Your instructions: Count each line below that has the word "bufs" in it, and give only the total.

Input material:
┄┄┄┄┄┄
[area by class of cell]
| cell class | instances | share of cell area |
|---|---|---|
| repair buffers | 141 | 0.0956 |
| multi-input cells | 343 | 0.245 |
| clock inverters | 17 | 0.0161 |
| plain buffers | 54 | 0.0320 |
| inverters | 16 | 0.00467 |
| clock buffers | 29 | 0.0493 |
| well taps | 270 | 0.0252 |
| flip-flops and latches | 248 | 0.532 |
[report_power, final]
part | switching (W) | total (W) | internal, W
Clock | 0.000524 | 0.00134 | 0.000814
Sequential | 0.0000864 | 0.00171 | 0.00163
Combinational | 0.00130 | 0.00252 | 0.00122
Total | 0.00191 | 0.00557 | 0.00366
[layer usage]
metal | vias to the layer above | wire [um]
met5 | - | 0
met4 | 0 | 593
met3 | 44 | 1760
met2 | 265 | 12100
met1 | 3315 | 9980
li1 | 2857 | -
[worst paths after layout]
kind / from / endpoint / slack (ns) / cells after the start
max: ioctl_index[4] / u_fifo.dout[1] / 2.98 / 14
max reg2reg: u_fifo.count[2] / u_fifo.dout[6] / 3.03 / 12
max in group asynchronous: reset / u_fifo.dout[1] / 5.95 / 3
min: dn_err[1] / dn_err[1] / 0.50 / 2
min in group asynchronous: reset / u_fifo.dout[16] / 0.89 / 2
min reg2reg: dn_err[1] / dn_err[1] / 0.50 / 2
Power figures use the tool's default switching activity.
[src/rtl/led_pwm_gen.sv]
// Free-running PWM counter with brightness compare; all-ones brightness
// forces the output fully on so the top code is not lost to the wrap.
module led_pwm_gen #(
  parameter int PWM_BITS = 4
) (
  input  logic                CLK_IN,
  input  logic                CPU_RESETN,
  input  logic [PWM_BITS-1:0] bright_in,
  output logic                pwm_on
);

  logic [PWM_BITS-1:0] pwm_cnt_q;
  logic [PWM_BITS-1:0] pwm_cnt_d;

  assign pwm_cnt_d = pwm_cnt_q + 1'b1;

  // NOTE: sequential state uses non-blocking assignments so every flop
  // samples pre-edge values regardless of process ordering.
  always_ff @(posedge CLK_IN or posedge CPU_RESETN) begin
    if (CPU_RESETN) pwm_cnt_q <= '0;
    else            pwm_cnt_q <= pwm_cnt_d;
  end

  assign pwm_on = (pwm_cnt_q < bright_in) || (&bright_in);

endmodule

[src/rtl/led_pattern_driver.sv]
// Display stage for the button counter: PWM-dimmed count, a full-on flash
// per press and a one-hot chase when the count wraps 15 -> 0.
module led_pattern_driver
  import led_drv_pkg::*;
#(
  parameter int PWM_BITS          = 4,
  parameter int FLASH_CYCLES      = 1000,
  parameter int CHASE_STEP_CYCLES = 2000,
  parameter int CHASE_LAPS        = 2
) (
  input  logic                CLK_IN,
  input  logic                CPU_RESETN,
  input  logic [3:0]          count_in,
  input  logic                count_stb,
  input  logic [PWM_BITS-1:0] bright_in,
  output logic [3:0]          leds,
  output logic                busy
);

  localparam int TW = $clog2(max_int(FLASH_CYCLES, CHASE_STEP_CYCLES) + 1);
  localparam int LW = $clog2(CHASE_LAPS + 1);

  localparam logic [TW-1:0] FLASH_LOAD = TW'(FLASH_CYCLES - 1);
  localparam logic [TW-1:0] STEP_LOAD  = TW'(CHASE_STEP_CYCLES - 1);
  localparam logic [LW-1:0] LAPS       = LW'(CHASE_LAPS);

  state_e        state_q, state_d;
  logic [3:0]    value_q, value_d;
  logic [TW-1:0] timer_q, timer_d;
  logic [3:0]    pos_q,   pos_d;
  logic [LW-1:0] lap_q,   lap_d;
  logic [3:0]    leds_q,  leds_d;
  logic          busy_q,  busy_d;
  logic          pwm_on;
  logic          wrap;

  led_pwm_gen #(
    .PWM_BITS (PWM_BITS)
  ) u_pwm (
    .CLK_IN     (CLK_IN),
    .CPU_RESETN (CPU_RESETN),
    .bright_in  (bright_in),
    .pwm_on     (pwm_on)
  );

  // Old stored value against the incoming one: a real 15 -> 0 roll-over.
  assign wrap = count_stb && (value_q == 4'hF) && (count_in == 4'h0);

  // NOTE: every signal gets a default before the case so no latch is inferred.
  always_comb begin
    state_d = state_q;
    timer_d = timer_q;
    pos_d   = pos_q;
    lap_d   = lap_q;
    value_d = count_stb ? count_in : value_q;
    busy_d  = (state_q != SHOW);

    case (state_q)
      SHOW:    leds_d = value_q & {4{pwm_on}};
      FLASH:   leds_d = LED_ALL_ON;
      CHASE:   leds_d = pos_q;
      default: leds_d = '0;
    endcase

    if (wrap) begin
      state_d = CHASE;
      pos_d   = CHASE_START;
      lap_d   = '0;
      timer_d = STEP_LOAD;
    end else if (count_stb && (state_q == SHOW || state_q == FLASH)) begin
      state_d = FLASH;
      timer_d = FLASH_LOAD;
    end else begin
      case (state_q)
        SHOW: state_d = SHOW;
        FLASH: begin
          if (timer_q == '0) state_d = SHOW;
          else               timer_d = timer_q - 1'b1;
        end
        CHASE: begin
          if (timer_q == '0) begin
            pos_d   = {pos_q[2:0], pos_q[3]};
            timer_d = STEP_LOAD;
            // A lap ends when the last LED's step expires.
            if (pos_q[3]) begin
              lap_d = lap_q + 1'b1;
              if (lap_d == LAPS) state_d = SHOW;
            end
          end else begin
            timer_d = timer_q - 1'b1;
          end
        end
        default: state_d = SHOW;
      endcase
    end
  end

  always_ff @(posedge CLK_IN or posedge CPU_RESETN) begin
    if (CPU_RESETN) begin
      state_q <= SHOW;
      value_q <= '0;
      timer_q <= '0;
      pos_q   <= CHASE_START;
      lap_q   <= '0;
      leds_q  <= '0;
      busy_q  <= 1'b0;
    end else begin
      state_q <= state_d;
      value_q <= value_d;
      timer_q <= timer_d;
      pos_q   <= pos_d;
      lap_q   <= lap_d;
      leds_q  <= leds_d;
      busy_q  <= busy_d;
    end
  end

  assign leds = leds_q;
  assign busy = busy_q;

endmodule
**src/rtl/rom_sequencer_pkg.sv**
```systemverilog
// Shared defaults and FSM state encoding for the ROM burst sequencer.
package rom_sequencer_pkg;

  localparam int ADDR_W_DEF = 3;
  localparam int DATA_W_DEF = 4;

  typedef enum logic [1:0] {
    ST_IDLE  = 2'd0,
    ST_FETCH = 2'd1,
    ST_HOLD  = 2'd2,
    ST_DONE  = 2'd3
  } state_e;

endpackage : rom_sequencer_pkg

```
**src/rtl/rom_sequencer.sv**
```systemverilog
// ROM burst sequencer: walks an external combinational ROM from start_addr
// for len words, hands each word out through a valid/ready port and keeps a
// running checksum of the words actually transferred.
//
// state | meaning
// ------+-------------------------------------------------------------
// IDLE  | waiting for start (ignored when abort is also high)
// FETCH | rom_addr = cur_addr; ROM word is captured on the next edge
// HOLD  | out_valid high, word held until out_ready accepts it
// DONE  | one-cycle done pulse, then back to IDLE
module rom_sequencer
  import rom_sequencer_pkg::*;
#(
  parameter int ADDR_W = ADDR_W_DEF,
  parameter int DATA_W = DATA_W_DEF
) (
  input  logic              clk,
  input  logic              rst_n,
  input  logic              start,
  input  logic [ADDR_W-1:0] start_addr,
  input  logic [ADDR_W-1:0] len,
  input  logic              abort,
  output logic [ADDR_W-1:0] rom_addr,
  input  logic [DATA_W-1:0] rom_data,
  output logic [DATA_W-1:0] out_data,
  output logic              out_valid,
  input  logic              out_ready,
  output logic              busy,
  output logic              done,
  output logic [DATA_W-1:0] checksum
);

  // remaining is one bit wider so that len == 0 can stand for a full 2^ADDR_W burst
  localparam logic [ADDR_W:0]   REM_ONE  = {{ADDR_W{1'b0}}, 1'b1};
  localparam logic [ADDR_W:0]   REM_FULL = {1'b1, {ADDR_W{1'b0}}};
  localparam logic [ADDR_W-1:0] ADDR_ONE = {{(ADDR_W-1){1'b0}}, 1'b1};

  state_e              state_q, state_d;
  logic [ADDR_W-1:0]   cur_addr_q, cur_addr_d;
  logic [ADDR_W:0]     remaining_q, remaining_d;
  logic [DATA_W-1:0]   out_data_q, out_data_d;
  logic                out_valid_q, out_valid_d;
  logic [DATA_W-1:0]   checksum_q, checksum_d;

  // State and datapath registers; reset clears everything asynchronously
  always_ff @(posedge clk or negedge rst_n) begin
    if (!rst_n) begin
      state_q     <= ST_IDLE;
      cur_addr_q  <= '0;
      remaining_q <= '0;
      out_data_q  <= '0;
      out_valid_q <= 1'b0;
      checksum_q  <= '0;
    end else begin
      state_q     <= state_d;
      cur_addr_q  <= cur_addr_d;
      remaining_q <= remaining_d;
      out_data_q  <= out_data_d;
      out_valid_q <= out_valid_d;
      checksum_q  <= checksum_d;
    end
  end

  // Next-state and datapath update; abort overrides the state transition
  // last so a word accepted in the same cycle is still summed
  always_comb begin
    state_d     = state_q;
    cur_addr_d  = cur_addr_q;
    remaining_d = remaining_q;
    out_data_d  = out_data_q;
    out_valid_d = out_valid_q;
    checksum_d  = checksum_q;

    case (state_q)
      ST_IDLE: begin
        if (start && !abort) begin
          cur_addr_d  = start_addr;
          remaining_d = (len == '0) ? REM_FULL : {1'b0, len};
          checksum_d  = '0;
          state_d     = ST_FETCH;
        end
      end
      ST_FETCH: begin
        out_data_d  = rom_data;
        out_valid_d = 1'b1;
        state_d     = ST_HOLD;
      end
      ST_HOLD: begin
        if (out_valid_q && out_ready) begin
          checksum_d  = checksum_q + out_data_q;
          out_valid_d = 1'b0;
          remaining_d = remaining_q - REM_ONE;
          if (remaining_q == REM_ONE) begin
            state_d = ST_DONE;
          end else begin
            cur_addr_d = cur_addr_q + ADDR_ONE;
            state_d    = ST_FETCH;
          end
        end
      end
      ST_DONE: begin
        state_d = ST_IDLE;
      end
      default: begin
        state_d = ST_IDLE;
      end
    endcase

    if (abort && (state_q != ST_IDLE)) begin
      state_d     = ST_IDLE;
      out_valid_d = 1'b0;
    end
  end

  assign rom_addr  = cur_addr_q;
  assign out_data  = out_data_q;
  assign out_valid = out_valid_q;
  assign checksum  = checksum_q;
  assign busy      = (state_q != ST_IDLE);
  assign done      = (state_q == ST_DONE);

endmodule : rom_sequencer
```
**config.mk**
```make
export PLATFORM = sky130hd
export DESIGN_NAME = rom_sequencer
export DESIGN_NICKNAME = d
export VERILOG_FILES = /design/src/rtl/rom_sequencer_pkg.sv /design/src/rtl/rom_sequencer.sv
export SDC_FILE = /design/constraint.sdc
export NUM_CORES = 1
export LEC_CHECK = 0
export CORE_MARGIN = 2
export CORE_UTILIZATION = 50
export DETAILED_ROUTE_END_ITERATION = 6
export PLACE_DENSITY = 0.83
export SLEW_MARGIN = 20
export SYNTH_ARGS = -nofsm -noshare
export SYNTH_HDL_FRONTEND = slang
export SYNTH_SLANG_ARGS = --single-unit
```
**constraint.sdc**
```tcl
create_clock -name clk -period 2.8 [get_ports clk]
set_clock_uncertainty 0.2 [all_clocks]
set_input_delay 0.56 -clock clk [delete_from_list [all_inputs] [get_ports clk]]
set_output_delay 0.56 -clock clk [all_outputs]
set_load 0.01 [all_outputs]
```
After elaboration in Yosys (flattened, before gate mapping)
Index checks and enable logic that the tools add are counted.
- bits in registers: 18
- input bits: 15
- output and inout port bits: 14
- word-level logic and storage cells: 50
- add/subtract/negate cells: 3
- eq/ne operators: 9
- multiplexer cells: 19
- reduce and logical (&&, ||, !) cells: 13
- operators by type and width (operator ; number):
    $mux 4 ; 5
    $pmux 4 s2 ; 2
    $mux 3 ; 3
    $mux 2 ; 4
    $pmux 2 s4 ; 1
    $ne 2x2->1 const B ; 3
    $ne 3x3->1 const B ; 2
    $pmux 3 s2 ; 1
    $add 4x4->4 ; 1
    $eq 2x2->1 const B ; 2
    $eq 4x1->1 const B ; 1
    $reduce_and 2->1 ; 2
    $reduce_and 4->1 ; 1
    $reduce_bool 2->1 ; 2
    $sub 4x1->4 const B ; 1
    $add 3x1->3 const B ; 1
    $logic_and 1x1->1 ; 3
    $logic_not 3->1 ; 1
    $reduce_and 3->1 ; 1
    $reduce_bool 3->1 ; 1
    $eq 2x1->1 const B ; 1
    $logic_not 2->1 ; 1
    $mux 1 ; 2
    $pmux 1 s2 ; 1
    $logic_not 1->1 ; 1

Logic depth before layout (Yosys ltp)
- depth in word-level cells: 5
- gate-level depth with buffers: 6

Worst setup path before layout
No wires, ideal clock.
- path kind: input -> register
- start: input port abort
- end: register cur_addr_q[0] (netlist: rom_addr[0])
- setup time: 69 ps
- arrival: 1680 ps
- slack: 851 ps
- cell stages on the path: 4
- path buffers: 0
- path through: or3b_1 a21o_1 or4_1 nand3_1
- word-level cells in the longest chain between the ends: 4
- ends and longest elaborated chain (element ; line ; text):
    start, declared ; rom_sequencer.sv:22 ; input logic abort,
    $logic_not 1->1 ; rom_sequencer.sv:76 ; if (start && !abort) begin
    $logic_and 1x1->1 ; rom_sequencer.sv:76 ;
    $ne 2x2->1 (no source line) ; -- ;
    $reduce_and 4->1 (no source line) ; -- ;
    end signal, assigned ; rom_sequencer.sv:56 ; cur_addr_q <= cur_addr_d;
    end, declared ; rom_sequencer.sv:39 ; logic [ADDR_W-1:0] cur_addr_q, cur_addr_d;
Every way passes these cells.
A chain may end at the register's enable or synchronous reset.

Final worst setup path
- start: register state_q[0]
- end: output port busy
- word-level cells in the longest chain between the ends: 1
- ends and longest elaborated chain (element ; line ; text):
    start, declared ; rom_sequencer.sv:38 ; state_e state_q, state_d;
    start signal, assigned ; rom_sequencer.sv:55 ; state_q <= state_d;
    $reduce_bool 2->1 ; rom_sequencer.sv:119 ; assign busy = (state_q != ST_IDLE);
    end, declared ; rom_sequencer.sv:28 ; output logic busy,
Every way passes these cells.

==> impl_results.md <==
- Status: complete, no violations
- Final core occ: 70.88%
- First-pass GRT wire length: 4146 um
- Worst-Margin Slew: 0.8094 ns
- Total grt overflow: 0
- Reg-to-reg endpoint: rom_addr[1]
- GRT Overall Usage: 22.68%
- Crit path buf inv count: 1
- CP cell instances: or2_2 > clkdlybuf4s50_1
- Clock sink total: 18
- DR iter-0 viols: 22
- Starting Density: 52.58%
- Critical path fanouts, max: 10
- Root buffer selected by CTS: clkbuf_4
- Area taken by multi-input logic gates: 530.5 um^2
- Lkg Pwr: 0.6014 nW
- Cells after Synth: 108
- DP HPWL: 1806 um
- Largest area contributor in the netlist: dfrtp_1
- VDD IR max: 553.6 uV
- Number of fillers in the final layout: 143
- Final Hold Viols: 0
- Postcts setup bufs: 0
- Yosys warns: 0
- Worst R2R Setup Slack: 0.65 ns
- Top-count cell post-synth: dfrtp_1
- Layout cells sized above 1: 10.07%
- Top cells by count, synth: dfrtp_1 (18), nand2_1 (11), a21oi_1 (9), nand3_1 (9), o21ai_0 (8)
- Die area: 0.002420 mm^2
- Reg-to-Reg Start: state_q[0]
- Post-synth EDFFs: 0
- Tmin final: 2.373 ns
- Nets@finish: 162
- Initial antenna violation count: 0
- Core ar.: 0.001942 mm^2
- Number of global-route vias before repair: 880
- WHS Path Cells: 2
- WS Path Type: reg2out
- WHS Endpoint: checksum[0]
- DR vias/cell: 5.416
- Gpl congestion: 0.7905
- Startpoint types: flop
- Wirelength, routed: 2361 um
- Clock buffer count from CTS: 3
- Netlist cell types: 31
- Syn avg cell area: 9.454 um^2
- Count of final max-slew check failures: 0
- Crit-path slowest cell: dfrtp_1
- Share of the synthesized area in the top cell type: 44.12%
- Maximum clock frequency: 0.4214 GHz
- Setup TNS: 0 ns
- R2R depth: 4
- Chip height: 49.19 um
- PD cells: 814.3 mW/mm^2
- Synth Cell Area: 0.001021 mm^2
- CTS max path bufs: 2
- Die Wd: 49.19 um
- # hold bufs at CTS: 0
- Count of port buffers added during placement: 28
- ANT cells: 0
- Largest net degree at the start of global routing: 19
- Slew HR: 45.87%
- Synth Net Count: 130
- H-Tree Depth: 1
- DR vias: 899
- Clock-pin slew on the worst setup and hold paths: 0.11 ns
- Register area share after synthesis: 44.12%
- Storage cell area: 450.4 um^2
- Crit share post-route: 84.74%
- Unrepaired setup endpoints after global routing: false
- Worst EP required: 2.04 ns
- CTS tree: built
- Area Overhead vs Synth: 34.80%
- Hold WC Path Type: reg2reg
- Rows: 16
- CP peak stage delay: 0.50 ns
- Data arrival, critical path: 1.61 ns
- Drt pass-1 iters: 4
- Dominant synthesized flop cell: dfrtp_1
- Largest delay share family, worst path: flip-flops
- Synth async-reset ratio: 100.0%
- CP endpoint kind: output pin
- Top post-synthesis cells by area: dfrtp_1 (44%), ha_1 (7.4%), mux2_2 (5.5%), a21oi_1 (4.4%), nand3_1 (4.4%)
- ANT nets after route: 0
- Cts repair resizes: 0
- IO Pins: 29
- #FFs+latches synth: 18
- Max_cap viols: 0
- Final setup violation count: 0
- DRC violations left: 0
- Clk_lat worst skew: 0.30 ns
- Hold Path Origin: checksum[0]
- Wire per inst: 14.22 um
-- per-stage QoR --
step	cell area, um^2	hold slack, ns	cells	worst slack (ns)	total power (W)
4_1_cts	1376	0.3139	166	0.4187	0.001127
6_report	1376	0.3111	166	0.4272	0.001121
3_3_place_gp	1340	0.3004	162	0.3305	0.0009256
2_1_floorplan	1021	0.06441	108	0.8515	0.0007059
5_1_grt	1376	0.3694	166	0.3652	0.001204
3_5_place_dp	1340	0.2903	162	0.2729	0.0009583
-- placed cells by master, fill, tap and decap left out, drive strengths merged, types with 2 or more instances in the layout --
cell	n
or4	2
clkdlybuf4s50	28
a21oi	9
mux2	5
mux2i	2
nand3	9
nor2	7
dfrtp	18
buf	3
o21ai	8
inv	6
nand2	11
nor3	2
nand2b	3
clkbuf	4
ha	6
-- worst max-delay path by stage --
stage,cells past startpoint,to,startpoint
after floorplan,4,rom_addr[0],abort
after global routing,2,busy,state_q[0]
after global placement,5,rom_addr[0],abort
after CTS,2,busy,state_q[0]
after detailed placement,5,rom_addr[1],abort
final,2,busy,state_q[0]
-- layer usage --
layer / up-vias / track usage [%] / routed length, um
met5: - / 0 / 0
met3: 7 / 3.067 / 79
met2: 23 / 39.86 / 1220
met4: 0 / 10.00 / 60
li1: 442 / - / -
met1: 427 / 27.45 / 1001
-- cell type report --
type	count	share of cell area [%]
Clock buffer	4	2.636
Sequential cell	18	32.73
Tap cell	27	2.455
Inverter	6	1.636
Timing Repair Buffer	31	22.00
Multi-Input combinational cell	80	38.55
-- sequential cells by signal, summed over array words and instances, names as in the netlist --
register / flops
remaining_q: 4
checksum: 4
state_q: 2
out_data: 4
rom_addr: 3
out_valid: 1
-- worst min-delay path, stage by stage, from the launching register on --
cell and delay, ns:
dfrtp_1 0.38, nand2_1 0.05, nand2_1 0.05
-- kinds of logic (layout without fill, tap and decap cells) --
| logic type | after synthesis | count (layout) | share of synthesized area [%] |
|---|---|---|---|
| AO/OA/AOI/OAI | 24 | 24 | 13.60 |
| adder cells (fa/ha/maj) | 7 | 7 | 9.314 |
| XOR/XNOR | 1 | 1 | 0.8580 |
| AND/OR/NAND/NOR | 41 | 41 | 20.71 |
| buffers and inverters | 10 | 41 | 3.922 |
| flip-flops | 18 | 18 | 44.12 |
| multiplexers | 7 | 7 | 7.475 |
-- power by group --
group	internal (W)	switching, W
Clock	0.0000794	0.0000874
Combinational	0.000278	0.000218
Sequential	0.000354	0.000103
Total	0.000712	0.000409
Note: power is estimated with default switching activity, not from simulation.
┄┄┄┄┄┄
Your solution: 3